START The records

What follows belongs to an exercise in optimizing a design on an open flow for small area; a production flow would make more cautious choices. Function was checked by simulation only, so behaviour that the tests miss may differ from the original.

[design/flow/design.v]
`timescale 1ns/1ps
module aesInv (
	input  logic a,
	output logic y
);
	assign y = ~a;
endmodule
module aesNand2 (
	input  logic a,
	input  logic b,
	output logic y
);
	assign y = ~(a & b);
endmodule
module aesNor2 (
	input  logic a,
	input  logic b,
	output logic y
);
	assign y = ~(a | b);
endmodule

END The records
START The records

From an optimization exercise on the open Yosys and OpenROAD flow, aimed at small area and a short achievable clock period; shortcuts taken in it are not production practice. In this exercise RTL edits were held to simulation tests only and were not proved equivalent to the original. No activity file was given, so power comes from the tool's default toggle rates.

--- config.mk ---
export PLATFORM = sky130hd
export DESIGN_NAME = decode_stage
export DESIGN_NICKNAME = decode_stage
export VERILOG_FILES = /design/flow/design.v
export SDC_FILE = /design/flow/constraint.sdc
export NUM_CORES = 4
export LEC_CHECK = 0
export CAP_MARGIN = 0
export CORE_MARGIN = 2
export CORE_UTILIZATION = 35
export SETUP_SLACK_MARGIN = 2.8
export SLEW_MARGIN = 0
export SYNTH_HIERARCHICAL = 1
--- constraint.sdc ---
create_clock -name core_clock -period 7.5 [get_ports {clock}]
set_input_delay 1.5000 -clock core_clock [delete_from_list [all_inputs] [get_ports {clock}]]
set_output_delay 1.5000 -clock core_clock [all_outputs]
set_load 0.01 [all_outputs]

END The records
START The records

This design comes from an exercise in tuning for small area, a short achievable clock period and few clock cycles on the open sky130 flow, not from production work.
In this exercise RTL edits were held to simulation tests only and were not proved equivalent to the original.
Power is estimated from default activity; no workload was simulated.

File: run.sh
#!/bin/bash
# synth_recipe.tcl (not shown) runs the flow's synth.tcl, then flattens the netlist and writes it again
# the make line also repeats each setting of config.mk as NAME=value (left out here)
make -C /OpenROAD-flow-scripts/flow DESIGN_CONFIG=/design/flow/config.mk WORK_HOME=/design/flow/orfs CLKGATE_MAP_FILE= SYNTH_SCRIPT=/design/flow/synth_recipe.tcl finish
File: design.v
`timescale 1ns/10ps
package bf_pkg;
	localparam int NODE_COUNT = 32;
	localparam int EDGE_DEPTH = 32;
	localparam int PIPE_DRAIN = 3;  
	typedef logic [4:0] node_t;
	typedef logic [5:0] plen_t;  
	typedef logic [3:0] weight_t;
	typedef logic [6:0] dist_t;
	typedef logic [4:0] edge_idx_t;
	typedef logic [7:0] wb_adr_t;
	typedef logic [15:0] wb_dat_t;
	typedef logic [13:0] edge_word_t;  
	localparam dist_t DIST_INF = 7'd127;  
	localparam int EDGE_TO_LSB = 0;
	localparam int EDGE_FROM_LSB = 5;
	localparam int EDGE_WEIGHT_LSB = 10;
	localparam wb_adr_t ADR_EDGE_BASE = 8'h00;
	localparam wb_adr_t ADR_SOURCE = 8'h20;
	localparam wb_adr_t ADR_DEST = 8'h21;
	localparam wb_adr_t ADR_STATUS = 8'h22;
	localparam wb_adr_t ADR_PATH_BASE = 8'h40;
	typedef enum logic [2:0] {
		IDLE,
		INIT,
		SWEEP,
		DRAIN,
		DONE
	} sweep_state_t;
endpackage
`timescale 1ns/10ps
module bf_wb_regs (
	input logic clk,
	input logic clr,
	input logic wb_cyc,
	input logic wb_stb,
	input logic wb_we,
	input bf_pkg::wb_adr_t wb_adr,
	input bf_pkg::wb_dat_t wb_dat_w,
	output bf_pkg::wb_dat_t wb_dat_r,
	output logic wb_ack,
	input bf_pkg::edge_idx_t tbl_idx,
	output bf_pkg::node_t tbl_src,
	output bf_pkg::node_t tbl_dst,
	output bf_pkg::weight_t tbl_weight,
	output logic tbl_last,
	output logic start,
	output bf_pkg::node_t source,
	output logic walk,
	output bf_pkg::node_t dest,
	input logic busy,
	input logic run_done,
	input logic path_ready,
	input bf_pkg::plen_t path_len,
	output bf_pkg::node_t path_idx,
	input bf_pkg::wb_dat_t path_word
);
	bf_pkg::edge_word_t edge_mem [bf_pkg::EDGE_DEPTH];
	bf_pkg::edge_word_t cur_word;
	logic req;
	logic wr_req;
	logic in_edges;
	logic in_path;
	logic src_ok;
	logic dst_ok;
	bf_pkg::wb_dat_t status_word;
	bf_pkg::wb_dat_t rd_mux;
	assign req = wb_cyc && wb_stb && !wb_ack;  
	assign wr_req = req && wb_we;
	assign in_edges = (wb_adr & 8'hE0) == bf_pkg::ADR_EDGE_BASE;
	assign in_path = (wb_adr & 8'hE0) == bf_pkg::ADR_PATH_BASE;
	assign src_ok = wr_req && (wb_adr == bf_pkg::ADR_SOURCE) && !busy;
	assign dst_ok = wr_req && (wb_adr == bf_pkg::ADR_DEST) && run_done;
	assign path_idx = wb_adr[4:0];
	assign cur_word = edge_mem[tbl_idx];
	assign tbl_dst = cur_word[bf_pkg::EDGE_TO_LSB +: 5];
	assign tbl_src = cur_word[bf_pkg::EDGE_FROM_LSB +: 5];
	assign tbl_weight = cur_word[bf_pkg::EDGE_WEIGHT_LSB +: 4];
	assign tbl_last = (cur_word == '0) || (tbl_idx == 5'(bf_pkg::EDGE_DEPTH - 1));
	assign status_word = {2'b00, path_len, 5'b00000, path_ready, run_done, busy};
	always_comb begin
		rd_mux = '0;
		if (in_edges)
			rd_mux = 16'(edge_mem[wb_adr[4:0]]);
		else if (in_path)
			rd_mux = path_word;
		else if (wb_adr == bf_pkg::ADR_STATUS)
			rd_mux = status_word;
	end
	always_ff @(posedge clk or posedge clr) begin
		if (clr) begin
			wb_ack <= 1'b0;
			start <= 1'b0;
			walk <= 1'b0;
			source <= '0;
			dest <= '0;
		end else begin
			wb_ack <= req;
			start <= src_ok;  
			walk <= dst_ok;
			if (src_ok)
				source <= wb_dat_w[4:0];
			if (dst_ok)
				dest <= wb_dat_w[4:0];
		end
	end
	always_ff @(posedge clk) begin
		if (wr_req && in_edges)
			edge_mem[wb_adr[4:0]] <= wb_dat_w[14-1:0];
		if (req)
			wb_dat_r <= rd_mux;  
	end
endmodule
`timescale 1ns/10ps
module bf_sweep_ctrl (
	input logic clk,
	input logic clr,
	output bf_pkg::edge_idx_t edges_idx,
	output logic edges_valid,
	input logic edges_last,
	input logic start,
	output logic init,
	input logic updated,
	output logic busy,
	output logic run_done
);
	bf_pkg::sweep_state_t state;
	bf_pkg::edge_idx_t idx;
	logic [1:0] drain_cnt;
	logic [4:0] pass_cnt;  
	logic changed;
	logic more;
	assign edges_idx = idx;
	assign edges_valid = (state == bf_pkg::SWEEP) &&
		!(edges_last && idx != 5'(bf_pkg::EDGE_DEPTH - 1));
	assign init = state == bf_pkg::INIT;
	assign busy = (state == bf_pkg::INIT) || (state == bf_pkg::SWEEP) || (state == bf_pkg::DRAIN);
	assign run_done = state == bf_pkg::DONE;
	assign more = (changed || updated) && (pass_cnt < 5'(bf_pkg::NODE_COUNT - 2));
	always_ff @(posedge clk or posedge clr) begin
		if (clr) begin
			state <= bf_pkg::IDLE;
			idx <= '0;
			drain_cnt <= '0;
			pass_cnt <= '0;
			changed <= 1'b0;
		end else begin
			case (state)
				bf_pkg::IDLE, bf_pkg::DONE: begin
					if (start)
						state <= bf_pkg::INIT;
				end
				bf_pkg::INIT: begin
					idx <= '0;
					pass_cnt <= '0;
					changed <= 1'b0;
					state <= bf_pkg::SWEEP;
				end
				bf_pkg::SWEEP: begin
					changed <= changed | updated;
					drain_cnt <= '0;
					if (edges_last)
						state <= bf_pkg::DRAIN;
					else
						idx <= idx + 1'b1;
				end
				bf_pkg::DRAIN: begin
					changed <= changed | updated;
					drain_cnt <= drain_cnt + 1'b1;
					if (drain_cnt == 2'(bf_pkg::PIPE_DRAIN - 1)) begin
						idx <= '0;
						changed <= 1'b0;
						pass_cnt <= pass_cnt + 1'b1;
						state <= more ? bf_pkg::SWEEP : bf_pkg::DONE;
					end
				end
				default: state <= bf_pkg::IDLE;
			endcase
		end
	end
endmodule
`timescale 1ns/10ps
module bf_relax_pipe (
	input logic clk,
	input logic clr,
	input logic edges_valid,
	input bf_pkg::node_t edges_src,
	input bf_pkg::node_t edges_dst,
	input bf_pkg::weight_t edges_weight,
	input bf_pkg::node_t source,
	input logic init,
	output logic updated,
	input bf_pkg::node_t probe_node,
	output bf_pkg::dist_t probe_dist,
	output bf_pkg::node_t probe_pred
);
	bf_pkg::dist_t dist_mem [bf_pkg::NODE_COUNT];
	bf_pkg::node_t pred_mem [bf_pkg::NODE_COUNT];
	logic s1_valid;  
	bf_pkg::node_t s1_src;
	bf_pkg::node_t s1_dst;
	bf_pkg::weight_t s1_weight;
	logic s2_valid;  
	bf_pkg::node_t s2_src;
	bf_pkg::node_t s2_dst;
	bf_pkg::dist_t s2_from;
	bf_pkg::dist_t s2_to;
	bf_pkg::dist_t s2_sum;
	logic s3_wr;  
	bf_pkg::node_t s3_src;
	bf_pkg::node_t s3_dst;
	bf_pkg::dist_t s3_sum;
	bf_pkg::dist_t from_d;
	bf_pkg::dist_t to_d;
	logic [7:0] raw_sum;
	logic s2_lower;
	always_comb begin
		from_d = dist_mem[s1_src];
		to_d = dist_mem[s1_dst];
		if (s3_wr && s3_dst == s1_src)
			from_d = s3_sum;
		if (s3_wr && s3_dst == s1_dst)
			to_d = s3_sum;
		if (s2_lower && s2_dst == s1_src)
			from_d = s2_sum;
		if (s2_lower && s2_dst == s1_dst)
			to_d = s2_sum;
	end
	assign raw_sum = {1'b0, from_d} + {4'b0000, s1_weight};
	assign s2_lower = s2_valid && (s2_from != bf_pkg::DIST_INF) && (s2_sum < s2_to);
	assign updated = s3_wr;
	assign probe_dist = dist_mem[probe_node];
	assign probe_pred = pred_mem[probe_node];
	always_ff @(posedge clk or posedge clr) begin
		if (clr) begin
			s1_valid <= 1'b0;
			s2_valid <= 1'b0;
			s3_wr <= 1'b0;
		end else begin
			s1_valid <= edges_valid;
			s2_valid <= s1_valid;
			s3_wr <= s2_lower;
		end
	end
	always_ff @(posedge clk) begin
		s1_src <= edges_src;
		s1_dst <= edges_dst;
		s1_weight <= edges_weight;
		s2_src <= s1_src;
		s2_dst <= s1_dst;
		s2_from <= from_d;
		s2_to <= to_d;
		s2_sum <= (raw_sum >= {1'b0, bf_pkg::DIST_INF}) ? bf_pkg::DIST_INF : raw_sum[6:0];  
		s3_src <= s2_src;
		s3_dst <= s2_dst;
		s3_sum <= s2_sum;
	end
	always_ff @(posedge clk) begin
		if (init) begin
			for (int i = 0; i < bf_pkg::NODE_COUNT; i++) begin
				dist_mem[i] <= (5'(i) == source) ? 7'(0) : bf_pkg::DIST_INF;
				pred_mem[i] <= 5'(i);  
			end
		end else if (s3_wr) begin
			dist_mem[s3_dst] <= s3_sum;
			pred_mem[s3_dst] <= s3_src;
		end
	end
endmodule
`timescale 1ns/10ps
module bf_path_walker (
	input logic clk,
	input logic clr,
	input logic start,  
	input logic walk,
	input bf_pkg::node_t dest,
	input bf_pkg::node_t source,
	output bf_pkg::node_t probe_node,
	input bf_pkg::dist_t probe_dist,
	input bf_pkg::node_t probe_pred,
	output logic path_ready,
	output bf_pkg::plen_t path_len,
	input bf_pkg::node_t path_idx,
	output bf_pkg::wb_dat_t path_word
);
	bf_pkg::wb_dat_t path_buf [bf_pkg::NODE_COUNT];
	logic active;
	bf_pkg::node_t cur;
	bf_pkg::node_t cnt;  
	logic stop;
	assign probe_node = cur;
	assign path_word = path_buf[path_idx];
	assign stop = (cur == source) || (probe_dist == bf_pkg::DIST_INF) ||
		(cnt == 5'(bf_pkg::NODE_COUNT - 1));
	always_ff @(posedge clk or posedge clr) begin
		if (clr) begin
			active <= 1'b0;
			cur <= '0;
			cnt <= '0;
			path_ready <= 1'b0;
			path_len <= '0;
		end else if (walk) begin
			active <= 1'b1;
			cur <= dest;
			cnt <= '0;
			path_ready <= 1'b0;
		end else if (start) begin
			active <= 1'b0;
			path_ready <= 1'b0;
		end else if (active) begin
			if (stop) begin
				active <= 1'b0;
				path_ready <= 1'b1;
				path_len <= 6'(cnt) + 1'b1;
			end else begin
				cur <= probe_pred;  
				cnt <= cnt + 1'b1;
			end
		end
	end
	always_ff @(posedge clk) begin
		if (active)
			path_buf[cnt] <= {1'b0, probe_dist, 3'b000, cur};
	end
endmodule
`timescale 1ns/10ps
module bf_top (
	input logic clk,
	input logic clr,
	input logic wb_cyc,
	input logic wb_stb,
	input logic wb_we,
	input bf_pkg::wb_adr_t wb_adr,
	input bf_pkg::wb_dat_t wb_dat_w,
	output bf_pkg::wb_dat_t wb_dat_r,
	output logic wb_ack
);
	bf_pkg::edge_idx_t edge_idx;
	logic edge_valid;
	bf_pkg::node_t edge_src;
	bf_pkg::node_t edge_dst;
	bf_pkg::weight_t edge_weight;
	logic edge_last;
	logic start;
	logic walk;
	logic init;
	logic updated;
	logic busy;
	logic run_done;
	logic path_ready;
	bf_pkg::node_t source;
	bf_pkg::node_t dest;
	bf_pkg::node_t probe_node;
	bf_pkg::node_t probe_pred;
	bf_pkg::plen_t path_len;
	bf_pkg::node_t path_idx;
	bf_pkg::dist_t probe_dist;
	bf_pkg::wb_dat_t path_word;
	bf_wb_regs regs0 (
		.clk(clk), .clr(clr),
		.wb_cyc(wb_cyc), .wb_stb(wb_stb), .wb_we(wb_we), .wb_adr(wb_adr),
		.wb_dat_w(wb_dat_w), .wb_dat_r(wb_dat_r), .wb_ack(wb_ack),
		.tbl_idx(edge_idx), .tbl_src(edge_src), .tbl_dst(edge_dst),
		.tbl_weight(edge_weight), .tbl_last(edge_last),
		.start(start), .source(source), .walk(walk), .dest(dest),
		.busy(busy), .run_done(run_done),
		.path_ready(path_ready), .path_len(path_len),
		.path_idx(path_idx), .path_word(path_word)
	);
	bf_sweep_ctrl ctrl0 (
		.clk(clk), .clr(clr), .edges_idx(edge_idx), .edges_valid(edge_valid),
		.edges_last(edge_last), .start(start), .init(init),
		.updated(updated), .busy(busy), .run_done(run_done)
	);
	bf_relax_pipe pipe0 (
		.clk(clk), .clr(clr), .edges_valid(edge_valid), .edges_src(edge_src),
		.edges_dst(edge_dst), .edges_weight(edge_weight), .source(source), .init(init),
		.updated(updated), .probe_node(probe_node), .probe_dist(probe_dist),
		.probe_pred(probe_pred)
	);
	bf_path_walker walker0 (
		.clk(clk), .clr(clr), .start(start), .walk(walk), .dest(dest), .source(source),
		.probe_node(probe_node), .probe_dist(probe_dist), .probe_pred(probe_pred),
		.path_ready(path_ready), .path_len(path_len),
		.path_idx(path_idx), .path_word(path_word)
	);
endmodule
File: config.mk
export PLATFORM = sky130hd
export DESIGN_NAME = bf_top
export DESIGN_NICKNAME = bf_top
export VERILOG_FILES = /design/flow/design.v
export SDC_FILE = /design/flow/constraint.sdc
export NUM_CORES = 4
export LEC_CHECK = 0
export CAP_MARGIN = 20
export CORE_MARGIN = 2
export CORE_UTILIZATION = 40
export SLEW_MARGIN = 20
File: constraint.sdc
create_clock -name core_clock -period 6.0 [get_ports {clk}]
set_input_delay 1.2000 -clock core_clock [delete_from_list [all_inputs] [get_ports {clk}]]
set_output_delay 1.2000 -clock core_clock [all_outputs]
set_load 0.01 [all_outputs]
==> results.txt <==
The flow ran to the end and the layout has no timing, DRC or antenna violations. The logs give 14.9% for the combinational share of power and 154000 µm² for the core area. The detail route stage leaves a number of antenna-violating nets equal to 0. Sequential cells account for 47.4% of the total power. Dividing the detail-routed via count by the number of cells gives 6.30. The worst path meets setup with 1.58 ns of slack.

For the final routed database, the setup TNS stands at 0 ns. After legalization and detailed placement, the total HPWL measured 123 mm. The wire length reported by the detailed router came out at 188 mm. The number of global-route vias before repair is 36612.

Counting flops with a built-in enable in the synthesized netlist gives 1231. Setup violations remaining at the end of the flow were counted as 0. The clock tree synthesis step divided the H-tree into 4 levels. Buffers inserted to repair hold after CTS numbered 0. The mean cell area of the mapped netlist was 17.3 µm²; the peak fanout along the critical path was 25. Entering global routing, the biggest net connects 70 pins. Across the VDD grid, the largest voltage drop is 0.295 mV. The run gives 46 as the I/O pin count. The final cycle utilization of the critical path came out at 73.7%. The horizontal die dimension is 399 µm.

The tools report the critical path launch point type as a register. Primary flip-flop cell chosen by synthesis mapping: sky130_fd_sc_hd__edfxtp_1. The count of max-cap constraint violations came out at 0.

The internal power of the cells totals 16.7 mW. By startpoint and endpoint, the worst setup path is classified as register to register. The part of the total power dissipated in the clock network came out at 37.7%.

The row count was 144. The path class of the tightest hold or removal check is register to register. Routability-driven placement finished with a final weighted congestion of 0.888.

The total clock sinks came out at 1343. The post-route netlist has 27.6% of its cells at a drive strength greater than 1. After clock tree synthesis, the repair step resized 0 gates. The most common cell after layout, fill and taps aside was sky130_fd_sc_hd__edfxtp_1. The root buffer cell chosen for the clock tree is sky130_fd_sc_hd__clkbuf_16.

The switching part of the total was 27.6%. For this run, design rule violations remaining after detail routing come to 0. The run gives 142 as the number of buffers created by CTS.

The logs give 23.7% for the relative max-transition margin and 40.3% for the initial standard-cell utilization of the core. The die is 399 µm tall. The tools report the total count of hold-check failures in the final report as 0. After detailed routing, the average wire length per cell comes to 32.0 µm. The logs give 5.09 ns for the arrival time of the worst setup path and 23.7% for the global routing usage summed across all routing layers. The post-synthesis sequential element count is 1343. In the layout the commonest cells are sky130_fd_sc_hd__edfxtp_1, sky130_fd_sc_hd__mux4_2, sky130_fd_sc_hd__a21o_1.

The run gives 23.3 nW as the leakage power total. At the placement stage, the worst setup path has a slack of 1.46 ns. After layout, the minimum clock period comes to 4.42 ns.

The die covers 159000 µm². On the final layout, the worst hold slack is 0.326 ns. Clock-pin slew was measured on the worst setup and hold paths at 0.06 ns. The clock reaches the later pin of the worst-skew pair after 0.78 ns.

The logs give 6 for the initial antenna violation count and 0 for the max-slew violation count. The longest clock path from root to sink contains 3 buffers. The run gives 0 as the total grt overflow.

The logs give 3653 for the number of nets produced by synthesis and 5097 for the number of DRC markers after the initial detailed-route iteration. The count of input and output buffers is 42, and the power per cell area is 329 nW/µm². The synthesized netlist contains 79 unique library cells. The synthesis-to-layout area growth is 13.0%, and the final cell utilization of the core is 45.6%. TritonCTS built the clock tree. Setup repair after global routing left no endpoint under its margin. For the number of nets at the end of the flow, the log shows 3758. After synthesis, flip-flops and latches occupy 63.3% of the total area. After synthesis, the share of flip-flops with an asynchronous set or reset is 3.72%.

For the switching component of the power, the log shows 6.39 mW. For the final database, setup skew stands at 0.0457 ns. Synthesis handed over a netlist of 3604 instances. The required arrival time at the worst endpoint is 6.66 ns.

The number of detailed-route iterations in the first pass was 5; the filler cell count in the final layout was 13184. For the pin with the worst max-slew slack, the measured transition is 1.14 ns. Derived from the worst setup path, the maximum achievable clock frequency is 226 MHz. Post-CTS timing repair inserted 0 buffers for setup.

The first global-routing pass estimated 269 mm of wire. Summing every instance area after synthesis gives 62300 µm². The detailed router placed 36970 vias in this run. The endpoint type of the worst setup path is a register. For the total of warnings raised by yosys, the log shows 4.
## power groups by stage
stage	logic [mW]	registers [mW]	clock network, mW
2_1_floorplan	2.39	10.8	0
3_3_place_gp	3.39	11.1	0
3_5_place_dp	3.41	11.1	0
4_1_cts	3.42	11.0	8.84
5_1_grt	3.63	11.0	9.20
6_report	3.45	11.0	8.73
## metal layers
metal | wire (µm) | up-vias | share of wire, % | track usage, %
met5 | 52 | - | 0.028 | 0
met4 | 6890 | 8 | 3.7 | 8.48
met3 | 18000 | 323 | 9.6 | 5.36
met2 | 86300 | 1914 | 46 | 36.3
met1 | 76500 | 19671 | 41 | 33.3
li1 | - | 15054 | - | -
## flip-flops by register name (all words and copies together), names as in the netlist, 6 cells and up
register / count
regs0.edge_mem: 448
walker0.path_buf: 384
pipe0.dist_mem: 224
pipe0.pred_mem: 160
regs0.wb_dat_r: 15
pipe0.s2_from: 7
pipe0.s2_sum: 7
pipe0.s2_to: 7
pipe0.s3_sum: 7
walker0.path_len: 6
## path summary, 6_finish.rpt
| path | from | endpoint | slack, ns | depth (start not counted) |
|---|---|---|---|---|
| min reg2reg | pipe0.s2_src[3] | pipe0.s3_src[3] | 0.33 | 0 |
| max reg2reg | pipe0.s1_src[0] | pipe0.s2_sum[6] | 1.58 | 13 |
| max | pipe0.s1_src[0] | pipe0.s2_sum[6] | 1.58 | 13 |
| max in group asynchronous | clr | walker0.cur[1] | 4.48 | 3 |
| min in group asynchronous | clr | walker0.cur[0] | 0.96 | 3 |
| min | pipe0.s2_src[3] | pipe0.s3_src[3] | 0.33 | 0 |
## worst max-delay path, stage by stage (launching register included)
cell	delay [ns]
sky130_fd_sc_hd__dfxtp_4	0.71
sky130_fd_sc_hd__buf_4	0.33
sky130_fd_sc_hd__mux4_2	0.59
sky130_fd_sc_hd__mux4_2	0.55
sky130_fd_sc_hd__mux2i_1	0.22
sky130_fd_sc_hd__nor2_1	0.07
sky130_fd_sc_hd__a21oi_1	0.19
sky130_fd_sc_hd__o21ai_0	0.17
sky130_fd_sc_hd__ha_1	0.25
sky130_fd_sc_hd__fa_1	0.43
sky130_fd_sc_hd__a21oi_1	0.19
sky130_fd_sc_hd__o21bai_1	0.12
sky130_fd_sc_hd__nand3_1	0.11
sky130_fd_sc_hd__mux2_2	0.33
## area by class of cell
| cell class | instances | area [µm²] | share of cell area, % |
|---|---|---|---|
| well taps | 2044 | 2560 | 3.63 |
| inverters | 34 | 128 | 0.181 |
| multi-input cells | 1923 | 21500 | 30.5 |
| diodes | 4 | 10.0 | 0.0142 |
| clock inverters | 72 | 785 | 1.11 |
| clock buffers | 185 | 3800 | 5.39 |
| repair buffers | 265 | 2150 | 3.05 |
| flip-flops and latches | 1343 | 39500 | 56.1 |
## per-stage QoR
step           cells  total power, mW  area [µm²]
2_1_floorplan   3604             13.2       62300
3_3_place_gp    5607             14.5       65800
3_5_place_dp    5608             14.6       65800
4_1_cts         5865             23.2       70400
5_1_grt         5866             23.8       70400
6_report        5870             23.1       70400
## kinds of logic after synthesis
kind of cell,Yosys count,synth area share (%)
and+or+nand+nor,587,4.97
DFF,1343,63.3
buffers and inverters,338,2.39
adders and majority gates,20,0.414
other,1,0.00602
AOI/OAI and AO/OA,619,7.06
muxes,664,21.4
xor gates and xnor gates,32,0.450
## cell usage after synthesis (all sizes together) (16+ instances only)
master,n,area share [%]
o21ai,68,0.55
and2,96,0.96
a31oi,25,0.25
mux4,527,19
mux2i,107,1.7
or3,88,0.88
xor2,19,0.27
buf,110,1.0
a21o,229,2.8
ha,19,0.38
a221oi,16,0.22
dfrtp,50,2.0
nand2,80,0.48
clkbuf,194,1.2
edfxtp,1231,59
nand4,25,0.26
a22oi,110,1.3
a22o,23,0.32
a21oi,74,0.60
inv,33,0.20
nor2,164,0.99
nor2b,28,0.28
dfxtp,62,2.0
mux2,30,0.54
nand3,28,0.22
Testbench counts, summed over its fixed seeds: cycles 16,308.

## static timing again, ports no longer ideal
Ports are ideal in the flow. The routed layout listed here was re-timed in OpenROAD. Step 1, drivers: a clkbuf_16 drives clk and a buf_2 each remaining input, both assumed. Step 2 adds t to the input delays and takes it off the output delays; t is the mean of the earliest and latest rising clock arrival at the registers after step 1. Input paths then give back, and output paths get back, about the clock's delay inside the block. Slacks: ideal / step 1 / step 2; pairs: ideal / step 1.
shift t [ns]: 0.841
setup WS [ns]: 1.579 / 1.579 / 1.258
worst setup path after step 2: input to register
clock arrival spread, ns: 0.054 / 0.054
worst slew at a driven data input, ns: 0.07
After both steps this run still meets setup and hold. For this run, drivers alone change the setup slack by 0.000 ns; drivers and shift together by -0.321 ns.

END The records

- _Problem to work on_
Where the line holding "muxes,664,21.4" appears in the listing above, start reproducing exactly, and end with the line holding "buf,110,1.0".

- _Result of the exercise_
muxes,664,21.4
xor gates and xnor gates,32,0.450
## cell usage after synthesis (all sizes together) (16+ instances only)
master,n,area share [%]
o21ai,68,0.55
and2,96,0.96
a31oi,25,0.25
mux4,527,19
mux2i,107,1.7
or3,88,0.88
xor2,19,0.27
buf,110,1.0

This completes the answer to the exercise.